`config.mk`:
```
export PLATFORM = sky130hd
export DESIGN_NAME = csb_core
export DESIGN_NICKNAME = d
export VERILOG_FILES = /design/src/design/csb_pkg.sv /design/src/design/csb_dec_if.sv /design/src/design/csb_decode.sv /design/src/design/csb_core.sv
export SDC_FILE = /design/constraint.sdc
export NUM_CORES = 1
export LEC_CHECK = 0
export BUFFER_PORTS_ARGS = -buffer_cell sky130_fd_sc_hd__buf_2
export CAP_MARGIN = 20
export CORE_MARGIN = 2
export CORE_UTILIZATION = 30
export CTS_CLUSTER_SIZE = 14
export DETAILED_ROUTE_END_ITERATION = 12
export PLACE_DENSITY = 0.65
export SYNTH_ARGS = -nofsm -noshare
export SYNTH_HDL_FRONTEND = slang
export SYNTH_HIERARCHICAL = 1
export SYNTH_SLANG_ARGS = --single-unit
```
`constraint.sdc`:
```
create_clock -name mclk -period 1.52 [get_ports mclk]
set_clock_uncertainty 0.1 [all_clocks]
set_input_delay 0.076 -clock mclk [delete_from_list [all_inputs] [get_ports mclk]]
set_output_delay 0.076 -clock mclk [all_outputs]
set_load 0.05 [all_outputs]
```
`src/design/csb_pkg.sv`:
```
package csb_pkg;
    // Instruction word is 14 bits wide.
    localparam int IW = 14;
    localparam logic [13:0] OPC_CLR_FILE_MASK = 14'h3f80;
    localparam logic [13:0] OPC_CLR_FILE_VAL = 14'h0180;
    localparam logic [13:0] OPC_CLR_WORK_MASK = 14'h3f80;
    localparam logic [13:0] OPC_CLR_WORK_VAL = 14'h0100;
    localparam logic [13:0] OPC_DEC_MASK = 14'h3f00;
    localparam logic [13:0] OPC_DEC_VAL = 14'h0b00;
    localparam logic [13:0] OPC_INC_MASK = 14'h3f00;
    localparam logic [13:0] OPC_INC_VAL = 14'h0f00;
    localparam logic [13:0] OPC_JMP_MASK = 14'h3800;
    localparam logic [13:0] OPC_JMP_VAL = 14'h2800;
    localparam logic [13:0] OPC_IOR_MASK = 14'h3f00;
    localparam logic [13:0] OPC_IOR_VAL = 14'h3800;
    localparam int DEST_BIT = 7;
    localparam int LATCH_LO = 3;
    localparam int LATCH_HI = 4;
    localparam logic [7:0] W_RESET = 8'h00;
    localparam logic [12:0] PC_RESET = 13'h0000;

    typedef enum logic [2:0] {
        CSB_NONE, CSB_CLR_FILE, CSB_CLR_WORK, CSB_DEC, CSB_INC, CSB_JMP, CSB_IOR
    } csb_op_t;

    typedef enum {CSB_RUN, CSB_FLUSH} csb_state_t;
endpackage

```
`src/design/csb_dec_if.sv`:
```
`timescale 1ns/1ps
interface csb_dec_if;
    import csb_pkg::*;
    logic [13:0] instr;
    csb_op_t op;
    logic [6:0] faddr;
    logic dest_file;
    logic [7:0] lit;
    logic [10:0] target;
    modport dec (input instr, output op, faddr, dest_file, lit, target);
    modport core (output instr, input op, faddr, dest_file, lit, target);
endinterface

```
`src/design/csb_decode.sv`:
```
`timescale 1ns/1ps
module csb_decode
    import csb_pkg::*;
(
    csb_dec_if.dec d // Decoded fields of one instruction word.
);
    function automatic logic hit(input logic [13:0] w, input logic [13:0] m, input logic [13:0] v);
        return (w & m) == v;
    endfunction

    always_comb begin
        d.op = CSB_NONE;
        if (hit(d.instr, OPC_CLR_FILE_MASK, OPC_CLR_FILE_VAL)) begin
            d.op = CSB_CLR_FILE;
        end else if (hit(d.instr, OPC_CLR_WORK_MASK, OPC_CLR_WORK_VAL)) begin
            d.op = CSB_CLR_WORK;
        end else if (hit(d.instr, OPC_DEC_MASK, OPC_DEC_VAL)) begin
            d.op = CSB_DEC;
        end else if (hit(d.instr, OPC_INC_MASK, OPC_INC_VAL)) begin
            d.op = CSB_INC;
        end else if (hit(d.instr, OPC_JMP_MASK, OPC_JMP_VAL)) begin
            d.op = CSB_JMP;
        end else if (hit(d.instr, OPC_IOR_MASK, OPC_IOR_VAL)) begin
            d.op = CSB_IOR;
        end
    end

    assign d.faddr = d.instr[6:0];
    assign d.dest_file = d.instr[DEST_BIT];
    assign d.lit = d.instr[7:0];
    assign d.target = d.instr[10:0];
endmodule

```
`src/design/csb_core.sv`:
```
`timescale 1ns/1ps
// Operation
// - Clear file register: write zero, set zero flag
// - Clear working register, set zero flag
// - Destination bit: 0 working, 1 file
// - Decrement file register, flags unchanged
// - Decrement result zero: next becomes no-op
// - Increment file register, flags unchanged
// - Increment result zero: next becomes no-op
// - Jump: immediate to low, latch bits high
// - Jump takes two cycles, fetched discarded
// - OR literal into working, zero flag only
module csb_core
    import csb_pkg::*;
(
    input wire logic mclk, // Core instruction clock.
    input wire logic nrst, // Asynchronous reset, active low.
    input wire logic [13:0] instr, // Instruction word executed this cycle.
    input wire logic instr_valid, // Instruction word is present.
    input wire logic [7:0] file_rdata, // Contents of the addressed file register.
    input wire logic [7:0] upper_address_latch, // Upper-address latch register value.
    input wire logic zero_in, // Current zero flag from status register.
    output logic [6:0] file_addr, // Address of file register being written.
    output logic [7:0] file_wdata, // Data written to the file register.
    output logic file_we, // One-cycle write strobe to the file register.
    output logic [7:0] wreg, // Working register.
    output logic zero_out, // Zero flag value to store.
    output logic zero_we, // One-cycle write strobe for zero flag.
    output logic [12:0] pc_load, // Program counter load value.
    output logic pc_we, // One-cycle program counter load strobe.
    output logic nop_cycle // High during a substituted no-op cycle.
);
    // ------------------------------------------------------------
    // State
    // ------------------------------------------------------------
    // Every output is a field of this struct, so each leaves the block straight from a flip-flop.
    typedef struct packed {
        csb_state_t st;
        logic [6:0] file_addr;
        logic [7:0] file_wdata;
        logic file_we;
        logic [7:0] wreg;
        logic zero_out;
        logic zero_we;
        logic [12:0] pc_load;
        logic pc_we;
        logic nop_cycle;
    } csb_regs_t;

    localparam csb_regs_t REGS_RESET = '{
        st: CSB_RUN,
        file_addr: 7'h00,
        file_wdata: 8'h00,
        file_we: 1'b0,
        wreg: W_RESET,
        zero_out: 1'b0,
        zero_we: 1'b0,
        pc_load: PC_RESET,
        pc_we: 1'b0,
        nop_cycle: 1'b0
    };

    csb_regs_t r, next_r;

    // ------------------------------------------------------------
    // Helpers
    // ------------------------------------------------------------
    // Zero test shared by the skip decision and the flag update.
    function automatic logic is_zero(input logic [7:0] v);
        return v == 8'h00;
    endfunction

    // Eight-bit step; the cast keeps the wrap at 256 explicit.
    function automatic logic [7:0] step_value(input logic [7:0] v, input logic down);
        logic [7:0] out;
        if (down) begin
            out = 8'(v - 8'h01);
        end else begin
            out = 8'(v + 8'h01);
        end
        return out;
    endfunction

    // Jump target: eleven immediate bits under two latch bits.
    function automatic logic [12:0] jump_target(input logic [7:0] latch, input logic [10:0] k);
        return {latch[LATCH_HI:LATCH_LO], k};
    endfunction

    // ------------------------------------------------------------
    // Decoder
    // ------------------------------------------------------------
    csb_dec_if dif();

    assign dif.instr = instr;

    csb_decode u_dec (
        .d(dif)
    );

    logic [7:0] res;

    // ------------------------------------------------------------
    // Execute
    // ------------------------------------------------------------
    // The operand read is combinational from the register file in the same cycle, so a
    // write issued here is visible to the next instruction only if the file forwards it.
    // The skip decision uses the fresh result, not the stored register, which keeps the
    // no-op slot exactly one cycle behind the deciding instruction.
    always_comb begin
        next_r = r;
        next_r.file_we = 1'b0;
        next_r.zero_we = 1'b0;
        next_r.pc_we = 1'b0;
        next_r.nop_cycle = 1'b0;
        next_r.st = CSB_RUN;
        res = 8'h00;
        if (r.st == CSB_FLUSH) begin
            // The word fetched behind a skip or jump is dropped here.
            next_r.nop_cycle = 1'b1;
        end else if (instr_valid) begin
            unique case (dif.op)
                CSB_CLR_FILE: begin
                    next_r.file_addr = dif.faddr;
                    next_r.file_wdata = 8'h00;
                    next_r.file_we = 1'b1;
                    next_r.zero_out = 1'b1;
                    next_r.zero_we = 1'b1;
                end

                CSB_CLR_WORK: begin
                    next_r.wreg = 8'h00;
                    next_r.zero_out = 1'b1;
                    next_r.zero_we = 1'b1;
                end

                CSB_DEC: begin
                    // The status strobe stays low, so the zero flag keeps its old value.
                    res = step_value(file_rdata, 1'b1);
                    if (dif.dest_file) begin
                        next_r.file_addr = dif.faddr;
                        next_r.file_wdata = res;
                        next_r.file_we = 1'b1;
                    end else begin
                        next_r.wreg = res;
                    end
                    if (is_zero(res)) begin
                        next_r.st = CSB_FLUSH;
                    end
                end

                CSB_INC: begin
                    // The status strobe stays low, so the zero flag keeps its old value.
                    res = step_value(file_rdata, 1'b0);
                    if (dif.dest_file) begin
                        next_r.file_addr = dif.faddr;
                        next_r.file_wdata = res;
                        next_r.file_we = 1'b1;
                    end else begin
                        next_r.wreg = res;
                    end
                    if (is_zero(res)) begin
                        next_r.st = CSB_FLUSH;
                    end
                end

                CSB_JMP: begin
                    next_r.pc_load = jump_target(upper_address_latch, dif.target);
                    next_r.pc_we = 1'b1;
                    next_r.st = CSB_FLUSH;
                end

                CSB_IOR: begin
                    res = r.wreg | dif.lit;
                    next_r.wreg = res;
                    next_r.zero_out = is_zero(res);
                    next_r.zero_we = 1'b1;
                end

                CSB_NONE: begin
                    // Unknown words change nothing; the flag copy only mirrors status.
                    next_r.zero_out = zero_in;
                end
            endcase
        end
    end

    // ------------------------------------------------------------
    // State register
    // ------------------------------------------------------------
    always_ff @(posedge mclk or negedge nrst) begin
        if (!nrst) begin
            r <= REGS_RESET;
        end else begin
            r <= next_r;
        end
    end

    // ------------------------------------------------------------
    // Outputs
    // ------------------------------------------------------------
    // Strobes last one cycle; data and the working register hold until the next write, except zero_out, which an unknown word reloads from zero_in.
    assign file_addr = r.file_addr;
    assign file_wdata = r.file_wdata;
    assign file_we = r.file_we;
    assign wreg = r.wreg;
    assign zero_out = r.zero_out;
    assign zero_we = r.zero_we;
    assign pc_load = r.pc_load;
    assign pc_we = r.pc_we;
    assign nop_cycle = r.nop_cycle;
endmodule

```
==> metrics.txt <==
Crit. End Element register; Least-Margin Pin Slew 0.534 ns; Main synth FF type dfrtp_1; Synth area leaders dfrtp_1 (40%), buf_4 (8.6%), mux2_2 (7.7%); fin cells about 490; Synth Area in Simple Gates between 10% and 20%; R2R setup slack -0.15 ns; antenna violations before repair 0; die area 9530 um^2; drt drc 0; PwrDens 912 nW/um^2; Routed Antenna Nets 0; status complete, but fails checks; violated checks setup timing; reg-to-reg critical path startpoint r[41]; Max VDD drop 0.000577 V; post-synthesis mux area share under 10%; RSZ-0062 raised after global routing yes; area delta synth->final 57.7%; P_sw ~1500 uW; Clock Tree Root clkbuf_8; post-synth cell types 57; Clk pwr share 18.7%; adder-cell share of the synthesized area 1.90%; switching fraction of total power about two fifths; # fillers 781; synthesized cell area 2630 um^2; clk sinks 42; largest family of logic cells by synthesized area simple AND/OR/NAND/NOR gates; Synth Area in XOR/XNOR 1.67%; layout cells sized above 1 60.6%; area post-placement 3370 um^2; Post-Synthesis Cells between 200 and 300; final count of pins violating max slew 0; CTS tree yes; most frequent cells in the layout buf_2 (62), buf_4 (57), dfrtp_1 (42); Core Area 8590 um^2; HP Class in -> reg; syn_nets 298; Reg2Reg Depth 6; via count ~2500; asr flop ratio synth 100%; Compound-Gate Fraction of Synth Area roughly 18%; crit path max fanout 6; Power, Total 3780 uW; hpwl dp 5.34 mm; critical path class in -> reg; syn avg cell area 10.1 um^2; Final Cell Area 4150 um^2; first-pass GRT wire length 12.8 mm; number of global-route vias before repair approximately 2500; DIE WIDTH between 90 and 100 um; Initial DRT Pass Iterations 4; fin crit share 118%; top cell type's share of synthesized area about 40%; CTS H-tree lvls 2; pin count of the biggest net entering global routing 43; GP Congestion slightly above 0.8; Total GRT Usage 16.5%; static leakage just under 0.002 uW; cell-internal power 2230 uW; post-DR wirelength/cell 16.0 um; die extent in y 97.6 um; Flop pwr share 37.2%; Crit path arrival time 1.90 ns; I/O Pins 75; Seq cells post-synth between 40 and 50; final setup fails 38; worst-skew pair later-pin latency 0.28 ns; total gr overflow 0; Post-Route WL 7.82 mm; crit path to file_wdata[5]; Cell Rows 34; clk slew on worst S/H paths 0.08 ns; minimum clock period ~1.8 ns; Ant. Diodes 0; Final Hold Fails 0; Max-slew headroom 64.4%; Reg2Reg Capture Point pc_load[12]; Yosys warning count 6; most common cell after layout, fill and taps aside buf_2; Initial DRC Count just over 80; Setup TNS -7.45 ns; drt via density 5.11; clock tree buffer depth 2; Num CTS Buffers 5; sequential area share after synthesis 40.0%; CP startpoint instr[8]; Gate power share 44.1%; CP Launch Type input pin; area leader, netlist dfrtp_1; required time worst endpoint 1.63 ns; Max Freq approximately 0.56 GHz; setup slack after layout -0.267 ns; placed insts 457; IO Port Bufs 68; Starting Density between 30 and 40%; fin nets 420; EDFF count, synth 0; max-cap viol count 0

=-=-=-=-=

Required action>
Only a number is needed: how many lines of the material above contain "modport"?

Exercise answer>
2